How Accounts Receivable Factoring Works to Improve Cash Flow (50)This is a featured page

Given the current economic condition, many companies will really face shortages in the start-up phase. Others, on another note, have issues with cash so they can't develop their business.

This year, 2010, efforts should be focused on improving your cash flow or even getting professional assistance. Notwithstanding the time and place, there is one tactic that always works, that is, making use of accounts receivable factoring.

When these alternatives aren't enough, factoring can help. The practice of selling accounts receivables, or invoices, in exchange for immediate cash, is a relatively quick and easy remedy for any cash-strapped company. After all, why wait for 60 or 90 days, when if you had the money now, you could turn out more orders, purchase much needed supplies, and in general, keep the business running.

Like any other type of financial solution, factoring comes with a price - but this is small as compared to the one that you have to face in case of a loan. Factoring firms will charge you fees as payment of availing of their services.

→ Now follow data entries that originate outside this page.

### src/rtl/core/cbq_pkg.sv
`default_nettype none

package cbq_pkg;

  // Field and datapath widths
  localparam int unsigned SampleW   = 16;
  localparam int unsigned CoefW     = 20;
  localparam int unsigned StateW    = 32;
  localparam int unsigned ProdW     = CoefW + StateW;
  localparam int unsigned AccW      = 56;
  localparam int unsigned FracShift = 18;
  localparam int unsigned RndW      = AccW - FracShift;

  // Configuration port
  localparam int unsigned CfgIdxW  = 3;
  localparam int unsigned CfgDataW = 60;
  localparam int unsigned FfW      = 3 * CoefW;
  localparam int unsigned FbW      = 2 * CoefW;
  localparam int unsigned MaxStages = 2;

  localparam logic [CfgIdxW-1:0] CFG_FF1     = 3'd0;
  localparam logic [CfgIdxW-1:0] CFG_FB1     = 3'd1;
  localparam logic [CfgIdxW-1:0] CFG_FF2     = 3'd2;
  localparam logic [CfgIdxW-1:0] CFG_FB2     = 3'd3;
  localparam logic [CfgIdxW-1:0] CFG_OUT_MIN = 3'd4;
  localparam logic [CfgIdxW-1:0] CFG_OUT_MAX = 3'd5;

  localparam logic signed [SampleW-1:0] OutMinRst = -16'sd20480;
  localparam logic signed [SampleW-1:0] OutMaxRst = 16'sd20480;

  // Slots of one section's history in the state memory
  localparam logic [1:0] SLOT_X1 = 2'd0;
  localparam logic [1:0] SLOT_X2 = 2'd1;
  localparam logic [1:0] SLOT_Y1 = 2'd2;
  localparam logic [1:0] SLOT_Y2 = 2'd3;

endpackage

`default_nettype wire

### src/rtl/core/cbq_stream_if.sv
`default_nettype none

interface cbq_in_if;
  logic                                valid;
  logic                                ready;
  logic signed [cbq_pkg::SampleW-1:0]  sample_in;

  modport source (output valid, output sample_in, input ready);
  modport sink   (input valid, input sample_in, output ready);
endinterface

Here is how accounts receivable factoring operates: first, the factor, such as The Interface Financial Group (IFG) will want to examine your invoices and also check the creditworthiness of your customers. Then, you must prepare these documents: current financial statement, accounts receivable aging report, certificate of incorporation or partnership agreement, proof of insurance, invoices and other relevant business documents.

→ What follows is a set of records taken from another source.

<file path="src/rtl/methylation_site_summarizer_top_defines.svh">
// Assertion macros for the methylation site summarizer.
`ifndef METHYLATION_SITE_SUMMARIZER_TOP_DEFINES_SVH
`define METHYLATION_SITE_SUMMARIZER_TOP_DEFINES_SVH
`ifndef SYNTHESIS
`define MSS_ASSERT(lbl, expr) \
    lbl: assert property (@(posedge clk) disable iff (!rst_n) (expr)) \
        else $error("methylation site summarizer check failed");
`define MSS_ASSERT_NEXT(lbl, pre, post) \
    lbl: assert property (@(posedge clk) disable iff (!rst_n) (pre) |=> (post)) \
        else $error("methylation site summarizer sequence check failed");
`else
`define MSS_ASSERT(lbl, expr)
`define MSS_ASSERT_NEXT(lbl, pre, post)
`endif
`endif

</file>
<file path="src/rtl/mss_pkg.sv">
// Shared constants, types and base-letter functions of the methylation site summarizer.
package mss_pkg;

    localparam int COUNT_BITS = 16;
    localparam int DEP_W = COUNT_BITS + 2;
    localparam int TOT_W = COUNT_BITS + 1;
    localparam int Q_W = 14;
    localparam int DIV_W = COUNT_BITS + 15;
    localparam int SCORE_W = 10;
    localparam int SCORE_SCALE = 1000;
    localparam int PCT_SCALE = 20000;
    localparam int DIV_STEPS = Q_W;

    localparam logic [1:0] REG_CANONICAL = 2'd0;
    localparam logic [1:0] REG_KEEP_CPG = 2'd1;
    localparam logic [1:0] REG_KEEP_CHH = 2'd2;
    localparam logic [1:0] REG_KEEP_CHG = 2'd3;

    localparam logic [1:0] CTX_NONE = 2'd0;
    localparam logic [1:0] CTX_CPG = 2'd1;
    localparam logic [1:0] CTX_CHH = 2'd2;
    localparam logic [1:0] CTX_CHG = 2'd3;

    typedef struct packed {
        logic [31:0]            position;
        logic                   strand;
        logic [1:0]             ctx;
        logic [DEP_W-1:0]       depth;
        logic [COUNT_BITS-1:0]  cd;
        logic [COUNT_BITS-1:0]  md;
        logic [COUNT_BITS-1:0]  fd;
        logic [DIV_W-1:0]       rem_s;
        logic [DIV_W-1:0]       dsh_s;
        logic [Q_W-1:0]         q_s;
        logic [DIV_W-1:0]       rem_p;
        logic [DIV_W-1:0]       dsh_p;
        logic [Q_W-1:0]         q_p;
    } div_t;

    function automatic logic [7:0] base_code(input logic [1:0] cb);
        logic [7:0] r;
        case (cb)
            2'd0: r = "A";
            2'd1: r = "C";
            2'd2: r = "G";
            default: r = "T";
        endcase
        return r;
    endfunction

    function automatic logic [7:0] comp_code(input logic [1:0] cb);
        logic [7:0] r;
        case (cb)
            2'd0: r = "T";
            2'd1: r = "G";
            2'd2: r = "C";
            default: r = "A";
        endcase
        return r;
    endfunction

    function automatic logic not_g(input logic [7:0] b);
        return b == "A" || b == "C" || b == "T" || b == "M" || b == "W" || b == "Y"
            || b == "H";
    endfunction

    function automatic logic not_c(input logic [7:0] b);
        return b == "A" || b == "G" || b == "T" || b == "R" || b == "W" || b == "K"
            || b == "D";
    endfunction

endpackage

</file>
<file path="src/rtl/mss_front.sv">
// Front stages: strand and context decode, count selection, then divider operand setup.
module mss_front
    import mss_pkg::*;
(
    input  logic                  clk,
    input  logic                  rst_n,
    input  logic                  en,
    input  logic                  in_valid,
    input  logic [1:0]            base_sel,
    input  logic                  keep_cpg,
    input  logic                  keep_chh,
    input  logic                  keep_chg,
    input  logic [31:0]           position,
    input  logic [39:0]           ref_window,
    input  logic [COUNT_BITS-1:0] fwd_canonical,
    input  logic [COUNT_BITS-1:0] fwd_modified,
    input  logic [COUNT_BITS-1:0] fwd_filtered,
    input  logic [COUNT_BITS-1:0] fwd_other,
    input  logic [COUNT_BITS-1:0] rev_canonical,
    input  logic [COUNT_BITS-1:0] rev_modified,
    input  logic [COUNT_BITS-1:0] rev_filtered,
    input  logic [COUNT_BITS-1:0] rev_other,
    output logic                  valid,
    output div_t                  data
);

    logic [7:0] m2, m1, c0, p1, p2;
    logic is_fwd, is_rev, is_cpg, is_chh, is_chg, filtering, ctx_ok;
    logic [1:0] ctx;
    logic [COUNT_BITS-1:0] cd, md, fd, od;
    logic [DEP_W-1:0] depth;
    logic [TOT_W-1:0] tot;
    logic keep;

    logic                  v0_reg;
    logic [31:0]           pos0_reg;
    logic                  strand0_reg;
    logic [1:0]            ctx0_reg;
    logic [DEP_W-1:0]      depth0_reg;
    logic [TOT_W-1:0]      tot0_reg;
    logic [COUNT_BITS-1:0] cd0_reg, md0_reg, fd0_reg;

    logic v1_reg;
    div_t d1_reg;
    div_t d1_next;

    always_comb
    begin
        m2 = ref_window[7:0];
        m1 = ref_window[15:8];
        c0 = ref_window[23:16];
        p1 = ref_window[31:24];
        p2 = ref_window[39:32];
        is_fwd = c0 == base_code(base_sel);
        is_rev = !is_fwd && c0 == comp_code(base_sel);
        if (is_fwd)
        begin
            is_cpg = p1 == "G";
            is_chh = not_g(p1) && not_g(p2);
            is_chg = not_g(p1) && p2 == "G";
        end
        else
        begin
            is_cpg = m1 == "C";
            is_chh = not_c(m1) && not_c(m2);
            is_chg = not_c(m1) && m2 == "C";
        end
        filtering = keep_cpg | keep_chh | keep_chg;
        ctx_ok = 1'b1;
        ctx = CTX_NONE;
        if (filtering)
        begin
            if (keep_cpg && is_cpg)
                ctx = CTX_CPG;
            else if (keep_chh && is_chh)
                ctx = CTX_CHH;
            else if (keep_chg && is_chg)
                ctx = CTX_CHG;
            else
                ctx_ok = 1'b0;
        end
        cd = is_fwd ? fwd_canonical : rev_canonical;
        md = is_fwd ? fwd_modified : rev_modified;
        fd = is_fwd ? fwd_filtered : rev_filtered;
        od = is_fwd ? fwd_other : rev_other;
        depth = DEP_W'(cd) + DEP_W'(md) + DEP_W'(fd) + DEP_W'(od);
        tot = TOT_W'(cd) + TOT_W'(md);
        keep = in_valid && (is_fwd || is_rev) && ctx_ok && depth != '0 && tot != '0;
    end

    always_ff @(posedge clk or negedge rst_n)
    begin
        if (!rst_n)
        begin
            v0_reg <= 1'b0;
            v1_reg <= 1'b0;
        end
        else if (en)
        begin
            v0_reg <= keep;
            v1_reg <= v0_reg;
        end
    end

    always_ff @(posedge clk)
    begin
        if (en)
        begin
            pos0_reg <= position;
            strand0_reg <= is_rev;
            ctx0_reg <= ctx;
            depth0_reg <= depth;
            tot0_reg <= tot;
            cd0_reg <= cd;
            md0_reg <= md;
            fd0_reg <= fd;
            d1_reg <= d1_next;
        end
    end

    always_comb
    begin
        d1_next.position = pos0_reg;
        d1_next.strand = strand0_reg;
        d1_next.ctx = ctx0_reg;
        d1_next.depth = depth0_reg;
        d1_next.cd = cd0_reg;
        d1_next.md = md0_reg;
        d1_next.fd = fd0_reg;
        d1_next.rem_s = DIV_W'(tot0_reg) * DIV_W'(SCORE_SCALE);
        d1_next.dsh_s = {depth0_reg, (Q_W-1)'(0)};
        d1_next.q_s = '0;
        d1_next.rem_p = DIV_W'(md0_reg) * DIV_W'(PCT_SCALE) + DIV_W'(tot0_reg);
        d1_next.dsh_p = {tot0_reg, Q_W'(0)};
        d1_next.q_p = '0;
    end

    assign valid = v1_reg;
    assign data = d1_reg;

endmodule

</file>
<file path="src/rtl/mss_div_stage.sv">
// One registered restoring-division step for both the score and the percentage quotients.
module mss_div_stage
    import mss_pkg::*;
(
    input  logic clk,
    input  logic rst_n,
    input  logic en,
    input  logic in_valid,
    input  div_t in_data,
    output logic out_valid,
    output div_t out_data
);

    logic valid_reg;
    div_t data_reg;
    div_t data_next;
    logic ge_s, ge_p;

    always_comb
    begin
        data_next = in_data;
        ge_s = in_data.rem_s >= in_data.dsh_s;
        ge_p = in_data.rem_p >= in_data.dsh_p;
        data_next.rem_s = ge_s ? in_data.rem_s - in_data.dsh_s : in_data.rem_s;
        data_next.rem_p = ge_p ? in_data.rem_p - in_data.dsh_p : in_data.rem_p;
        data_next.dsh_s = in_data.dsh_s >> 1;
        data_next.dsh_p = in_data.dsh_p >> 1;
        data_next.q_s = {in_data.q_s[Q_W-2:0], ge_s};
        data_next.q_p = {in_data.q_p[Q_W-2:0], ge_p};
    end

    always_ff @(posedge clk or negedge rst_n)
    begin
        if (!rst_n)
            valid_reg <= 1'b0;
        else if (en)
            valid_reg <= in_valid;
    end

    always_ff @(posedge clk)
    begin
        if (en)
            data_reg <= data_next;
    end

    assign out_valid = valid_reg;
    assign out_data = data_reg;

endmodule

</file>
<file path="src/rtl/methylation_site_summarizer_top.sv">
// Top level of the methylation site summarizer pipeline.
// The block takes one pileup column per request on the input channel (in_valid/in_ready)
// and returns at most one site summary per column on the output channel
// (out_valid/out_ready). Columns whose center base matches neither the canonical base
// nor its complement, that fall outside every enabled context, or that have zero depth
// or zero canonical-plus-modified count produce no output and leave a bubble.
// An accepted request passes in order through one decode stage, one
// operand stage with the constant multiplies, and fourteen restoring-division stages
// that produce one quotient bit each for the score and the percentage in parallel.
// A new request can be accepted every cycle while the output is not stalled.
// When out_ready is low while a result waits, the whole pipeline holds and in_ready
// drops; nothing is lost or repeated. Reset clears all valid bits and sets the
// configuration to canonical base C with all context filters off.
// Configuration is written through cfg_we, cfg_index and cfg_data; write it only while idle (not enforced).
module methylation_site_summarizer_top
    import mss_pkg::*;
(
    input  logic                  clk,
    input  logic                  rst_n,
    input  logic                  cfg_we,
    input  logic [1:0]            cfg_index,
    input  logic [1:0]            cfg_data,
    input  logic                  in_valid,
    output logic                  in_ready,
    input  logic [31:0]           position,
    input  logic [39:0]           ref_window,
    input  logic [COUNT_BITS-1:0] fwd_canonical,
    input  logic [COUNT_BITS-1:0] fwd_modified,
    input  logic [COUNT_BITS-1:0] fwd_filtered,
    input  logic [COUNT_BITS-1:0] fwd_other,
    input  logic [COUNT_BITS-1:0] rev_canonical,
    input  logic [COUNT_BITS-1:0] rev_modified,
    input  logic [COUNT_BITS-1:0] rev_filtered,
    input  logic [COUNT_BITS-1:0] rev_other,
    output logic                  out_valid,
    input  logic                  out_ready,
    output logic [31:0]           site_position,
    output logic                  strand,
    output logic [1:0]            context_res,
    output logic [DEP_W-1:0]      depth,
    output logic [SCORE_W-1:0]    score,
    output logic [Q_W-1:0]        percent_modified,
    output logic [COUNT_BITS-1:0] canonical_count,
    output logic [COUNT_BITS-1:0] modified_count,
    output logic [COUNT_BITS-1:0] filtered_count
);

`include "methylation_site_summarizer_top_defines.svh"

    logic [1:0] canonical_reg;
    logic keep_cpg_reg, keep_chh_reg, keep_chg_reg;
    logic en;
    logic [DIV_STEPS:0] stage_valid;
    div_t stage_data [DIV_STEPS+1];
    div_t last;

    always_ff @(posedge clk or negedge rst_n)
    begin
        if (!rst_n)
        begin
            canonical_reg <= 2'd1;
            keep_cpg_reg <= 1'b0;
            keep_chh_reg <= 1'b0;
            keep_chg_reg <= 1'b0;
        end
        else if (cfg_we)
        begin
            unique case (cfg_index)
                REG_CANONICAL: canonical_reg <= cfg_data;
                REG_KEEP_CPG: keep_cpg_reg <= cfg_data[0];
                REG_KEEP_CHH: keep_chh_reg <= cfg_data[0];
                REG_KEEP_CHG: keep_chg_reg <= cfg_data[0];
                default: ;
            endcase
        end
    end

    assign en = !stage_valid[DIV_STEPS] || out_ready;
    assign in_ready = en;

    mss_front u_front (
        .clk            (clk),
        .rst_n          (rst_n),
        .en             (en),
        .in_valid       (in_valid),
        .base_sel       (canonical_reg),
        .keep_cpg       (keep_cpg_reg),
        .keep_chh       (keep_chh_reg),
        .keep_chg       (keep_chg_reg),
        .position       (position),
        .ref_window     (ref_window),
        .fwd_canonical  (fwd_canonical),
        .fwd_modified   (fwd_modified),
        .fwd_filtered   (fwd_filtered),
        .fwd_other      (fwd_other),
        .rev_canonical  (rev_canonical),
        .rev_modified   (rev_modified),
        .rev_filtered   (rev_filtered),
        .rev_other      (rev_other),
        .valid          (stage_valid[0]),
        .data           (stage_data[0])
    );

    for (genvar i = 0; i < DIV_STEPS; i++)
    begin : g_div
        mss_div_stage u_stage (
            .clk       (clk),
            .rst_n     (rst_n),
            .en        (en),
            .in_valid  (stage_valid[i]),
            .in_data   (stage_data[i]),
            .out_valid (stage_valid[i+1]),
            .out_data  (stage_data[i+1])
        );
    end

    assign last = stage_data[DIV_STEPS];
    assign out_valid = stage_valid[DIV_STEPS];
    assign site_position = last.position;
    assign strand = last.strand;
    assign context_res = last.ctx;
    assign depth = last.depth;
    assign score = last.q_s[SCORE_W-1:0];
    assign percent_modified = last.q_p;
    assign canonical_count = last.cd;
    assign modified_count = last.md;
    assign filtered_count = last.fd;

    `MSS_ASSERT(a_score_range, !out_valid || score <= SCORE_W'(SCORE_SCALE))
    `MSS_ASSERT(a_nonzero_depth, !out_valid || (depth != '0 && last.q_s[Q_W-1:SCORE_W] == '0))
    `MSS_ASSERT(a_pct_range, !out_valid || percent_modified <= Q_W'(10000))
    `MSS_ASSERT_NEXT(a_hold_on_stall, out_valid && !out_ready, out_valid && !in_ready == !out_ready)

endmodule
</file>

Because it's the factoring companies that will do the collections of the receivables, they want to protect themselves and ascertain that the invoices will be paid on a timely fashion. Funds can be given to you in as fast as 24 to 48 hours - basically after knowing which invoices will be purchased.

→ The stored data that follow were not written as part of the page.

<file path="src/rtl/core/pat_count_ram.sv">
// ----------------------------------------------------------------------------
// pat_count_ram
// Page count per process. Sync RAM, registered read; per-entry valid bits
// so that never-written entries read as zero pages.
// ----------------------------------------------------------------------------
module pat_count_ram #(
  parameter int unsigned Depth = 16,
  parameter int unsigned DataW = 6
) (
  input  logic                     clk_i,
  input  logic                     rst_ni,
  input  logic                     re_i,
  input  logic [$clog2(Depth)-1:0] raddr_i,
  output logic [DataW-1:0]         rdata_o,
  input  logic                     we_i,
  input  logic [$clog2(Depth)-1:0] waddr_i,
  input  logic [DataW-1:0]         wdata_i
);

  logic [DataW-1:0] mem [Depth];
  logic [Depth-1:0] vld_q;
  logic [DataW-1:0] rdata_q;
  logic             rvld_q;

  always_ff @(posedge clk_i) begin
    if (we_i) begin
      mem[waddr_i] <= wdata_i;
    end
    if (re_i) begin
      rdata_q <= mem[raddr_i];
    end
  end

  always_ff @(posedge clk_i or negedge rst_ni) begin
    if (!rst_ni) begin
      vld_q  <= '0;
      rvld_q <= 1'b0;
    end else begin
      if (we_i) begin
        vld_q[waddr_i] <= 1'b1;
      end
      if (re_i) begin
        rvld_q <= vld_q[raddr_i];
      end
    end
  end

  assign rdata_o = rvld_q ? rdata_q : '0;

endmodule

</file>
<file path="config.mk">
export PLATFORM = sky130hd
export DESIGN_NAME = pat_count_ram
export DESIGN_NICKNAME = d
export VERILOG_FILES = /design/src/rtl/core/pat_count_ram.sv
export SDC_FILE = /design/constraint.sdc
export NUM_CORES = 1
export LEC_CHECK = 0
export BUFFER_PORTS_ARGS = -buffer_cell sky130_fd_sc_hd__buf_2
export CAP_MARGIN = 30
export CELL_PAD_IN_SITES_DETAIL_PLACEMENT = 0
export CELL_PAD_IN_SITES_GLOBAL_PLACEMENT = 2
export CORE_MARGIN = 4
export CORE_UTILIZATION = 43
export DETAILED_ROUTE_END_ITERATION = 8
export HOLD_SLACK_MARGIN = 0.12
export PLACE_DENSITY = 0.72
export SYNTH_ARGS = -nofsm -noshare
export SYNTH_HDL_FRONTEND = slang
export SYNTH_SLANG_ARGS = --single-unit
</file>
<file path="constraint.sdc">
create_clock -name clk_i -period 1.55 [get_ports clk_i]
set_clock_uncertainty 0.1 [all_clocks]
set_input_delay 0.31 -clock clk_i [delete_from_list [all_inputs] [get_ports clk_i]]
set_output_delay 0.31 -clock clk_i [all_outputs]
set_load 0.02 [all_outputs]
</file>
==> impl_metrics.yaml, run 1 <==
cts:
  root_buffer: "clkbuf_8"
  path_clk_slew_ns: 0.06
  cts.path.max_buffers: 2
  clock-sinks: 119
  cts_tree: "built"
  htreeDepth: 4
  cts_buffers: 17
  clk_latency_ns: 0.50
sta:
  slew_violations: 0
  setup_viol: 13
  rsz0062_at_grt: "true"
  setup_ws_ns: -0.166
  fin_crit_sh_pct: 111
  max_freq_ghz: 0.583
  relSlewSlack_pct: 72.4
  worst_slew_pin_slew_ns: 0.414
  fin_crit_ns: 1.72
  fin_setup_tns_ns: -1.52
  finalHoldViolations: 0
synth:
  synth_area_leader_cell: "edfxtp_1"
  synth.top_cells.by_area: "edfxtp_1 (65%), mux4_1 (12%), dfrtp_1 (9.1%)"
  synthCells: 210
  synth_cell_types: 21
  syn-num-nets: 228
  synth_top_area_share_pct: 65.3
  synth_area_um2: 4690
  ys.flop_type: "edfxtp_1"
  postSynthAreaPerCell_um2: 22.3
  synth_edf_count: 102
  synth_warnings: 0
  synth_seq_area_share_pct: 74.3
  synth_seq_cells: 119
  synthArstFlopShare_pct: 14.3
hold_path:
  hp-class: "in -> async"
worst_setup_path:
  startpoint_type: "flop"
  end_kind: "flop"
  crit_type: "reg -> reg"
  cp_max_fo: 1
  worstPathArrival_ns: 1.85
  ff2ff_setup_slack_ns: -0.17
  cp.required_ns: 1.68
routing:
  ant_nets: 0
  drt_iter0_drc: 125
  vias: 2207
  avgViaCountPerCell: 5.12
  finalWirelength_um: 8580
  drtPass1Iterations: 4
  routedWlPerCell_um: 19.9
  drc_errors: 0
flow_run:
  drv_cap: 0
place:
  dp_hpwl_um: 5880
  dpl_cell_area_um2: 5210
  gp_congestion: 0.735
  port_buffers: 23
finish:
  antenna_cells: 0
  final_cell_mix: "edfxtp_1 (102), mux4_2 (30), buf_4 (22)"
  n_fill_cell: 830
  area_growth_pct: 26.1
  final_common_cell: "edfxtp_1"
  nNetsFinal: 300
  drive_gt1_share_pct: 47.8
  post-route-cell-area_um2: 5920
  final_core_util_pct: 56.6
floorplanning:
  rows: 37
  start_util_pct: 44.8
  die_x_um: 112
  core_um2: 10500
  num_io_pins: 24
  dieArea_um2: 12600
  die_h_um: 112
pwr:
  ir_drop_uv: 807
  p_leak_nw: 2.05
  p_per_area_nw_per_um2: 1360
status:
  status: "complete, but fails checks"
  violations: "setup timing"
global_route:
  antenna_found_initial: 0
  grt_pass1_wl_um: 13600
  grt_overflow: 0
  grtUsageTotal_pct: 14.7
  first_global_vias: 2304
  grt_max_degree: 20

For instance, the factor might pay you 80 percent of the total amount of your invoices and then give you the other 20 percent when your customers pay their invoices. Fees shall be collected from you, of course.

Normally, you'll pay anywhere from 3-7% percent or more of the total the factor collects. Factors' fees vary depending on the size of your invoices, your customers' creditworthiness and the number of days in your cycle - for example, 30, 60 or 90 days.

Accounts receivable factoring isn't for everyone. First of all, it is limited to B2B organizations. Secondly, you will almost certainly pay a higher interest rate for the funds than from a traditional bank loan. But since factored invoices are just only at most a 90-day engagement, then the total interest paid shall come out to be lesser than the longer term of a bank loan.